## PROBLEM TO SOLVE
Of the lines listed below, return exactly those that run from the line containing "- Mapped Cells: 285" through the line containing "- Final Non-Filler Cells: 430", both included.

[Collection entries]

### src/rtl/ram_pkg.sv
// Shared definitions for the RAM built-in self-test controller:
// default geometry, the data seed and the controller state encoding.
package ram_pkg;

    localparam int DEF_DATA_W = 8;
    localparam int DEF_ADDR_W = 9;

    // XOR seed applied to the address to form the test data
    localparam logic [DEF_DATA_W-1:0] DEF_PATTERN = 8'hA5;

    typedef enum logic [2:0] {
        IDLE,
        WRITE,
        READ,
        DRAIN,
        FINISH
    } bist_state_e;

endpackage

### src/rtl/ram_bist_pattern_gen.sv
// Combinational test-data generator: data = addr ^ PATTERN, bitwise
// inverted for the inverted sweep. The address is truncated or
// zero-extended to the data width before the XOR.
module ram_bist_pattern_gen
    import ram_pkg::*;
#(
    parameter int                DATA_W  = DEF_DATA_W,
    parameter int                ADDR_W  = DEF_ADDR_W,
    parameter logic [DATA_W-1:0] PATTERN = DATA_W'(DEF_PATTERN)
) (
    input  logic [ADDR_W-1:0] addr,
    input  logic              invert,
    output logic [DATA_W-1:0] data
);

    logic [DATA_W-1:0] base;

    assign base = DATA_W'(addr) ^ PATTERN;
    assign data = invert ? ~base : base;

endmodule

### src/rtl/ram_bist_ctrl.sv
// Built-in self-test initiator for a single-port synchronous RAM.
// Writes an address-derived pattern to every word, reads it back with a
// one-cycle compare latency, and reports pass/fail, a saturating error
// count and the first failing location.
// Optional feature macro: RAM_BIST_INV_PASS_EN adds a second sweep that
// uses the inverted pattern; errors accumulate across both sweeps.
module ram_bist_ctrl
    import ram_pkg::*;
#(
    parameter int                DATA_W  = DEF_DATA_W,
    parameter int                ADDR_W  = DEF_ADDR_W,
    parameter logic [DATA_W-1:0] PATTERN = DATA_W'(DEF_PATTERN)
) (
    input  logic              clk,
    input  logic              reset,
    input  logic              start,
    output logic              busy,
    output logic              done,
    output logic              pass,
    output logic [ADDR_W:0]   err_cnt,
    output logic [ADDR_W-1:0] fail_addr,
    output logic [DATA_W-1:0] fail_data,
    output logic              mem_wr_en,
    output logic [ADDR_W-1:0] mem_addr,
    output logic [DATA_W-1:0] mem_din,
    input  logic [DATA_W-1:0] mem_dout
);

    bist_state_e       state_q, state_d;
    logic [ADDR_W-1:0] cnt_q, cnt_d;
    logic              inv_q, inv_d;
    logic [ADDR_W-1:0] exp_addr_q, exp_addr_d;
    logic              exp_valid_q, exp_valid_d;
    logic              busy_q, busy_d;
    logic              done_q, done_d;
    logic              pass_q, pass_d;
    logic [ADDR_W:0]   err_cnt_q, err_cnt_d;
    logic [ADDR_W-1:0] fail_addr_q, fail_addr_d;
    logic [DATA_W-1:0] fail_data_q, fail_data_d;
    logic              mem_wr_en_q, mem_wr_en_d;
    logic [DATA_W-1:0] mem_din_q, mem_din_d;

    logic [DATA_W-1:0] wr_pat;
    logic [DATA_W-1:0] cmp_pat;
    logic              mismatch;

    // Write data is generated for the address the port will present next cycle
    ram_bist_pattern_gen #(
        .DATA_W (DATA_W),
        .ADDR_W (ADDR_W),
        .PATTERN(PATTERN)
    ) u_wr_pat (
        .addr  (cnt_d),
        .invert(inv_d),
        .data  (wr_pat)
    );

    // Expected read data follows the address issued one cycle earlier
    ram_bist_pattern_gen #(
        .DATA_W (DATA_W),
        .ADDR_W (ADDR_W),
        .PATTERN(PATTERN)
    ) u_cmp_pat (
        .addr  (exp_addr_q),
        .invert(inv_q),
        .data  (cmp_pat)
    );

    assign mismatch = exp_valid_q && (mem_dout != cmp_pat);

    // Sequencer: state, address counter, sweep polarity and port control
    always_comb begin
        state_d = state_q;
        cnt_d   = cnt_q;
        inv_d   = inv_q;
        case (state_q)
            IDLE: begin
                if (start) begin
                    state_d = WRITE;
                    cnt_d   = '0;
                    inv_d   = 1'b0;
                end
            end
            WRITE: begin
                cnt_d = cnt_q + 1'b1;
                if (&cnt_q) begin
                    state_d = READ;
                end
            end
            READ: begin
                cnt_d = cnt_q + 1'b1;
                if (&cnt_q) begin
                    state_d = DRAIN;
                end
            end
            DRAIN: begin
`ifdef RAM_BIST_INV_PASS_EN
                if (!inv_q) begin
                    state_d = WRITE;
                    inv_d   = 1'b1;
                    cnt_d   = '0;
                end else begin
                    state_d = FINISH;
                end
`else
                state_d = FINISH;
`endif
            end
            FINISH: begin
                state_d = IDLE;
                inv_d   = 1'b0;
            end
            default: begin
                state_d = IDLE;
            end
        endcase

        busy_d      = (state_d == WRITE) || (state_d == READ) || (state_d == DRAIN);
        done_d      = (state_d == FINISH);
        mem_wr_en_d = (state_d == WRITE);
    end

    // Read-back compare and result capture
    always_comb begin
        exp_addr_d  = cnt_q;
        exp_valid_d = (state_q == READ);
        mem_din_d   = mem_wr_en_d ? wr_pat : '0;
        err_cnt_d   = err_cnt_q;
        fail_addr_d = fail_addr_q;
        fail_data_d = fail_data_q;
        pass_d      = pass_q;

        if ((state_q == IDLE) && (state_d == WRITE)) begin
            err_cnt_d   = '0;
            fail_addr_d = '0;
            fail_data_d = '0;
            pass_d      = 1'b0;
        end else if (mismatch) begin
            if (!(&err_cnt_q)) begin
                err_cnt_d = err_cnt_q + 1'b1;
            end
            if (err_cnt_q == '0) begin
                fail_addr_d = exp_addr_q;
                fail_data_d = mem_dout;
            end
        end

        if (state_d == FINISH) begin
            pass_d = (err_cnt_d == '0);
        end
    end

    // State and output registers with synchronous reset
    always_ff @(posedge clk) begin
        if (reset) begin
            state_q     <= IDLE;
            cnt_q       <= '0;
            inv_q       <= 1'b0;
            exp_addr_q  <= '0;
            exp_valid_q <= 1'b0;
            busy_q      <= 1'b0;
            done_q      <= 1'b0;
            pass_q      <= 1'b0;
            err_cnt_q   <= '0;
            fail_addr_q <= '0;
            fail_data_q <= '0;
            mem_wr_en_q <= 1'b0;
            mem_din_q   <= '0;
        end else begin
            state_q     <= state_d;
            cnt_q       <= cnt_d;
            inv_q       <= inv_d;
            exp_addr_q  <= exp_addr_d;
            exp_valid_q <= exp_valid_d;
            busy_q      <= busy_d;
            done_q      <= done_d;
            pass_q      <= pass_d;
            err_cnt_q   <= err_cnt_d;
            fail_addr_q <= fail_addr_d;
            fail_data_q <= fail_data_d;
            mem_wr_en_q <= mem_wr_en_d;
            mem_din_q   <= mem_din_d;
        end
    end

    assign busy      = busy_q;
    assign done      = done_q;
    assign pass      = pass_q;
    assign err_cnt   = err_cnt_q;
    assign fail_addr = fail_addr_q;
    assign fail_data = fail_data_q;
    assign mem_wr_en = mem_wr_en_q;
    assign mem_addr  = cnt_q;
    assign mem_din   = mem_din_q;

endmodule
### config.mk
export PLATFORM = sky130hd
export DESIGN_NAME = ram_bist_ctrl
export DESIGN_NICKNAME = d
export VERILOG_FILES = /design/src/rtl/ram_pkg.sv /design/src/rtl/ram_bist_pattern_gen.sv /design/src/rtl/ram_bist_ctrl.sv
export SDC_FILE = /design/constraint.sdc
export NUM_CORES = 1
export LEC_CHECK = 0
export CAP_MARGIN = 10
export CORE_UTILIZATION = 45
export CTS_CLUSTER_SIZE = 30
export DETAILED_ROUTE_END_ITERATION = 10
export GPL_TIMING_DRIVEN = 0
export PLACE_DENSITY = 0.81
export SYNTH_ARGS = -nofsm -noshare
export SYNTH_HDL_FRONTEND = slang
export SYNTH_SLANG_ARGS = --single-unit
### constraint.sdc
create_clock -name clk -period 2.39 [get_ports clk]
set_clock_uncertainty 0.2 [all_clocks]
set_input_delay 0.478 -clock clk [delete_from_list [all_inputs] [get_ports clk]]
set_output_delay 0.478 -clock clk [all_outputs]
set_load 0.01 [all_outputs]
[Yosys cells after proc, flatten, opt, wreduce, memory -nomap -nowiden]
Index checks and enable logic that the tools add are counted.
Operators by class
  $add $sub $neg: 2
  equality and inequality tests: 10
  multiplexer cells: 15
  bitwise gates (word level): 5
  reductions and logical operators: 16
Operators by type and width (number)
  2-to-1 mux 10 bit: 3
  logical NOT 10 bit: 2
  case mux 9 bit (2 select lines): 1
  2-to-1 mux 8 bit: 2
  NOT 8 bit: 2
  == test 3 x 2 -> 1 bit (second input constant): 4
  case mux 3 bit (4 select lines): 1
  adder 10 x 1 -> 10 bit (second input constant): 1
  AND reduction 10 bit: 1
  adder 9 x 1 -> 9 bit (second input constant): 1
  2-to-1 mux 3 bit: 3
  2-to-1 mux 9 bit: 1
  AND reduction 9 bit: 1
  inequality test 8 bit: 1
  NOT 4 bit: 2
  == test 3 x 1 -> 1 bit (second input constant): 2
  == test 3 bit (second input constant): 2
  OR reduction 2 bit: 3
  AND reduction 2 bit: 2
  nonzero test 2 bit: 2
  logical NOT 3 bit: 1
  2-to-1 mux 1 bit: 3
  logical AND 1 bit: 2
  logical OR 1 bit: 2
  other kinds (3): 3
Storage, ports and cells
  bits in registers: 62
  bits of input ports: 11
  output and inout port bits: 48
  logic and storage cells: 62

[Longest topological paths before layout]
Gate-level depths: netlist of the first run.
  depth after elaboration: 9
  gate-level depth with buffers: 11
  mapped depth without buffers: 10

[Cells and area by module]
From an unflattened synthesis of the first run, not the netlist that was laid out.
Second synthesis, totals
  cells, all modules: 309
  area total of the unflattened synthesis: 2902.8 um^2
Modules (own cells, without submodules)
  ram_bist_ctrl: times used 1, cells each 291, area an instance 2740.1 um^2, sequential area each 1241.2 um^2
  ram_bist_pattern_gen: times used 2, cells each 9, area an instance 81.3 um^2, sequential area each 0.0 um^2

[Worst setup path before layout of the first run]
No wires, ideal clock.
  path kind: input to register
  from: in mem_dout[3]
  to: reg fail_data_q[7], in the netlist fail_data[7]
  setup time: 0.128 ns
  arrival time: 2.010 ns
  data required time: 2.062 ns
  path slack: 0.053 ns
  cell stages on the path: 9
  buffers on the path: 2
  cell sequence: xor2_1 or4_4 nor2_2 o22ai_2 and3_1 buf_6 buf_12 mux2i_1 nor2_1
Between the ends
  word-level cells in the longest chain between the ends: 3
RTL lines
  start: declaration: line ram_bist_ctrl.sv:26  | input logic [DATA_W-1:0] mem_dout
  inequality test 8 bit: line ram_bist_ctrl.sv:69  | assign mismatch = exp_valid_q && (mem_dout != cmp_pat);
  logical AND 1 bit: line ram_bist_ctrl.sv:69
  AND reduction 2 bit (no source line)
  end signal: assignment: line ram_bist_ctrl.sv:180  | fail_data_q <= fail_data_d;
  end: declaration: line ram_bist_ctrl.sv:39  | logic [DATA_W-1:0] fail_data_q, fail_data_d;
No other way between the ends.
A chain may end at the register's enable or synchronous reset.

[Final worst setup path of the first run]
  from: in mem_dout[2]
  to: reg pass_q, in the netlist pass
Between the ends
  word-level cells in the longest chain between the ends: 6
RTL lines
  inequality test 8 bit: line ram_bist_ctrl.sv:69
  logical AND 1 bit: line ram_bist_ctrl.sv:69
  2-to-1 mux 10 bit: line ram_bist_ctrl.sv:138  | end else if (mismatch) begin
  2-to-1 mux 10 bit: line ram_bist_ctrl.sv:133  | if ((state_q == IDLE) && (state_d == WRITE)) begin
  logical NOT 10 bit: line ram_bist_ctrl.sv:149  | pass_d = (err_cnt_d == '0);
  2-to-1 mux 1 bit: line ram_bist_ctrl.sv:148  | if (state_d == FINISH) begin
  end signal: assignment: line ram_bist_ctrl.sv:177  | pass_q <= pass_d;
  end: declaration: line ram_bist_ctrl.sv:36  | logic pass_q, pass_d;
No other way between the ends.

==> impl_results.md, run 1 <==
- Pwr dens: 624 mW/mm^2
- WP data required: 2.42 ns
- Cell Int Power: 0.00182 W
- GP Congestion: 0.830
- RSZ-0062 raised after global routing: yes
- # IOs: 59
- Seq pwr share: 45.7%
- Core area: 0.00564 mm^2
- Die ar.: 0.00627 mm^2
- CP Launch Type: input port
- Max Freq: 424 MHz
- Final setup violation count: 0
- WP buf/inv: 2
- PortBufs: 58
- CTS Sinks: 62
- Number of antenna violations at the first check in global routing: 0
- Final Cycle Share: 98.7%
- Die width: 79.2 um
- # rows: 27
- Largest net degree at the start of global routing: 12
- Via density: 5.24
- Arrival time worst endpoint: 2.39 ns
- DP Area: 0.00335 mm^2
- Top FF cell, synth: dfxtp_1
- H-tree depth: 3
- Synth Area per Inst: 9.41 um^2
- CP delay by family, top: compound AO/OA/AOI/OAI gates
- Global-route wire length before repair: 9530 um
- Vias in the first global route: 2131
- Detailed-placement wirelength estimate: 4130 um
- NumNets Final: 368
- CTS tree: done
- Per-cell routed wire length: 13.9 um
- Cts hold-fix bufs: 0
- Mapped Cells: 285
- Setup TNS Final: 0 ns
- Antenna diodes: 0
- Synth-to-Final Area Change: 37.5%
- Maximum fanout along the worst path: 10
- Critical-path top delay cell: or4_4
- Initial drt markers: 111
- Routed wl met3: 399 um
- Met1 Wirelength: 2670 um
- Most common cell after layout, fill and taps aside: dfxtp_1
- Part of the power in combinational logic: 5.3%
- Die H: 79.2 um
- Net Sw Frac: 20.9%
- Slew @ Worst Pin: 0.973 ns
- TritonCTS Buffers: 9
- Clock share of power: 49.0%
- CP Capture Type: flip-flop
- Clock root buffer: clkbuf_8
- Post-synthesis async set-or-reset flop share: 0%
- Fraction of layout cells with a size suffix above 1: 14.0%
- Via Count: 2254
- Post-Place Setup Slack: -0.726 ns
- Post-Place Cells: 415
- Crit path kind: input port to flip-flop
- Final worst path period need: 2.36 ns
- Routed wl met2: 2790 um
- Max-Cap Viols: 0
- EDFF count, synth: 0
- Total grt overflow: 0
- Count of unique library cells instantiated by Yosys: 47
- Fin worst setup slack: 0.0307 ns
- Worst vdd ir: 650 uV
- Tot GR Track Use: 20.0%
- Crit path cell chain: dlygate4sd2_1, xnor2_1, or4_4, o21ai_2, o21ai_4, buf_6, a31oi_2, o31ai_1, nand4_1, o21ai_1
- Final Hold Vio Count: 0
- Leak: 1.37 nW
- Mapped Nets: 300
- Utilization after layout: 65.4%
- Status: completed
- Sw power: 0.000482 W
- First drt pass iteration count: 4
- Clock Tree Buf Depth: 2
- Count of antenna-violating nets left after detailed routing: 0
- Detailed Route WL: 5980 um
- Clock slew at reported path FFs: 0.07 ns
- #FFs+latches synth: 62
- Drt drc: 0
- Worst skew pair latency: 0.34 ns
- Slew Limit Fails: 0
- Register area share after synthesis: 46.3%
- CP peak stage delay: 0.57 ns
- Yosys warnings: 0
- Slew headroom: 34.8%
- Initial Util: 47.5%
- Final instance area: 0.00369 mm^2
- Most frequent cells in the layout: 59 x dfxtp_1, 50 x clkdlybuf4s50_1, 46 x nor2_1
- Final Non-Filler Cells: 430
- Highest metal used: met4
- Hold/Removal Path Class: input port to flip-flop
- Mapped Area: 0.00268 mm^2
[logic make-up after synthesis]
family	after synthesis	share of synthesized area, %
compound gates	39	10.6
xor+xnor	25	8.16
fa+ha+maj	4	1.87
buf+inv	20	4.20
flops	62	46.3
mux	19	7.09
simple gates	116	21.8
[cell type report]
class                           count  area (um^2)
Buffer                             13         78.8
Tap cell                           72         90.1
Sequential cell                    62         1240
Timing Repair Buffer               59          576
Clock buffer                       11          141
Multi-Input combinational cell    203         1430
Clock inverter                      5          106
Inverter                            5         18.8
Fill cell                         450         1950
[tightest hold or removal path: cells and delay by family]
| family | cells | cell delay, ns |
|---|---|---|
| muxes | 1 | 0.08 |
| buffers and inverters | 1 | 0.12 |
| and+or+nand+nor | 1 | 0.08 |
[sequential cells by signal, indices dropped and copies added, names as in the netlist]
| name | count |
|---|---|
| mem_addr | 9 |
| fail_addr | 9 |
| state_q | 3 |
| done | 1 |
| exp_addr_q | 9 |
| exp_valid_q | 1 |
| err_cnt | 10 |
| inv_q | 1 |
| fail_data | 8 |
| mem_din | 8 |
| busy | 1 |
| mem_wr_en | 1 |
| pass | 1 |
[per-stage QoR]
step	power [W]	hold slack [ns]
after global routing	0.00238	0.299
after global placement	0.00119	0.249
final	0.00230	0.260
after CTS	0.00232	0.276
after floorplan	0.00113	0.240
after detailed placement	0.00119	0.267
[routing by layer]
layer | track usage [%] | up-vias
met5 | 0 | -
met4 | 10.9 | 0
met3 | 6.90 | 13
met2 | 32.0 | 71
met1 | 23.4 | 1046
li1 | - | 1124
[power by group through the flow]
stage / clock network, W / registers (W) / logic, W
2_1_floorplan: 0 / 0.00108 / 0.0000569
3_3_place_gp: 0 / 0.00107 / 0.000116
3_5_place_dp: 0 / 0.00107 / 0.000118
4_1_cts: 0.00115 / 0.00105 / 0.000118
5_1_grt: 0.00120 / 0.00105 / 0.000133
6_report: 0.00113 / 0.00105 / 0.000122
[path summary, 6_finish.rpt]
path	from	to	slack, ns	cells past startpoint
max	mem_dout[2]	pass$_SDFFE_PP0P_	0.03	10
max reg2reg	mem_addr[0]$_SDFF_PP0_	busy$_SDFF_PP0_	0.07	9
min reg2reg	exp_addr_q[8]$_SDFF_PP0_	fail_addr[8]$_SDFFE_PP0P_	0.27	2
min	mem_dout[0]	fail_data[0]$_SDFFE_PP0P_	0.26	3
[cell usage after synthesis, types with 3 or more instances]
master    instances  share of area (%)
dfxtp_1          62                 46
nor2_1           47                6.6
mux2i_1          19                7.1
xor2_1           14                4.6
nor2b_1          12                2.8
nand2_1          11                1.5
xnor2_1          11                3.6
and3_1            9                2.1
clkbuf_1          7               0.98
nand4_1           7                1.6
o21ai_0           7                1.3
a21oi_1           6                1.1
nand3_1           6                1.1
nor3_1            6                1.1
buf_2             5               0.93
inv_1             5               0.70
nand2b_1          5                1.2
ha_1              4                1.9
a211o_1           3               0.98
a41oi_1           3               0.98
o21ai_1           3               0.56
[repair_timing]
action                     4_1_cts  5_1_grt
setup endpoints to repair       35       22
resized for setup               16       17
pin swaps                        4        7
buffers inserted                 1        0
Power figures use the tool's default switching activity.
==> inputs of run 2 (changes only) <==
--- a/config.mk
+++ b/config.mk
@@ -5,6 +5,7 @@
 export SDC_FILE = /design/constraint.sdc
 export NUM_CORES = 1
 export LEC_CHECK = 0
+export ABC_CLOCK_PERIOD_IN_PS = 2390
 export CAP_MARGIN = 10
 export CORE_UTILIZATION = 45
 export CTS_CLUSTER_SIZE = 30
==> results of run 2 <==
No change in the layout: final DEF, timing and power equal those of run 1.
==> inputs of run 3 (changes only) <==
--- a/config.mk
+++ b/config.mk
@@ -5,11 +5,12 @@
 export SDC_FILE = /design/constraint.sdc
 export NUM_CORES = 1
 export LEC_CHECK = 0
-export ABC_CLOCK_PERIOD_IN_PS = 2390
+export ABC_AREA = 1
 export CAP_MARGIN = 10
-export CORE_UTILIZATION = 45
+export CORE_UTILIZATION = 57
 export CTS_CLUSTER_SIZE = 30
 export DETAILED_ROUTE_END_ITERATION = 10
+export DONT_BUFFER_PORTS = 1
 export GPL_TIMING_DRIVEN = 0
 export PLACE_DENSITY = 0.81
 export SYNTH_ARGS = -nofsm -noshare
==> run 3 against run 2 <==
Critical path type is now flip-flop to flip-flop. Setup slack improved by 0.20 ns. Final area fell by 9.2%. Wire length rose by 8.7%. Utilization fell by 0.60 points. Final cell count rose by 21%. Combinational power fell by 23%.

## THE ANSWER
- Mapped Cells: 285
- Setup TNS Final: 0 ns
- Antenna diodes: 0
- Synth-to-Final Area Change: 37.5%
- Maximum fanout along the worst path: 10
- Critical-path top delay cell: or4_4
- Initial drt markers: 111
- Routed wl met3: 399 um
- Met1 Wirelength: 2670 um
- Most common cell after layout, fill and taps aside: dfxtp_1
- Part of the power in combinational logic: 5.3%
- Die H: 79.2 um
- Net Sw Frac: 20.9%
- Slew @ Worst Pin: 0.973 ns
- TritonCTS Buffers: 9
- Clock share of power: 49.0%
- CP Capture Type: flip-flop
- Clock root buffer: clkbuf_8
- Post-synthesis async set-or-reset flop share: 0%
- Fraction of layout cells with a size suffix above 1: 14.0%
- Via Count: 2254
- Post-Place Setup Slack: -0.726 ns
- Post-Place Cells: 415
- Crit path kind: input port to flip-flop
- Final worst path period need: 2.36 ns
- Routed wl met2: 2790 um
- Max-Cap Viols: 0
- EDFF count, synth: 0
- Total grt overflow: 0
- Count of unique library cells instantiated by Yosys: 47
- Fin worst setup slack: 0.0307 ns
- Worst vdd ir: 650 uV
- Tot GR Track Use: 20.0%
- Crit path cell chain: dlygate4sd2_1, xnor2_1, or4_4, o21ai_2, o21ai_4, buf_6, a31oi_2, o31ai_1, nand4_1, o21ai_1
- Final Hold Vio Count: 0
- Leak: 1.37 nW
- Mapped Nets: 300
- Utilization after layout: 65.4%
- Status: completed
- Sw power: 0.000482 W
- First drt pass iteration count: 4
- Clock Tree Buf Depth: 2
- Count of antenna-violating nets left after detailed routing: 0
- Detailed Route WL: 5980 um
- Clock slew at reported path FFs: 0.07 ns
- #FFs+latches synth: 62
- Drt drc: 0
- Worst skew pair latency: 0.34 ns
- Slew Limit Fails: 0
- Register area share after synthesis: 46.3%
- CP peak stage delay: 0.57 ns
- Yosys warnings: 0
- Slew headroom: 34.8%
- Initial Util: 47.5%
- Final instance area: 0.00369 mm^2
- Most frequent cells in the layout: 59 x dfxtp_1, 50 x clkdlybuf4s50_1, 46 x nor2_1
- Final Non-Filler Cells: 430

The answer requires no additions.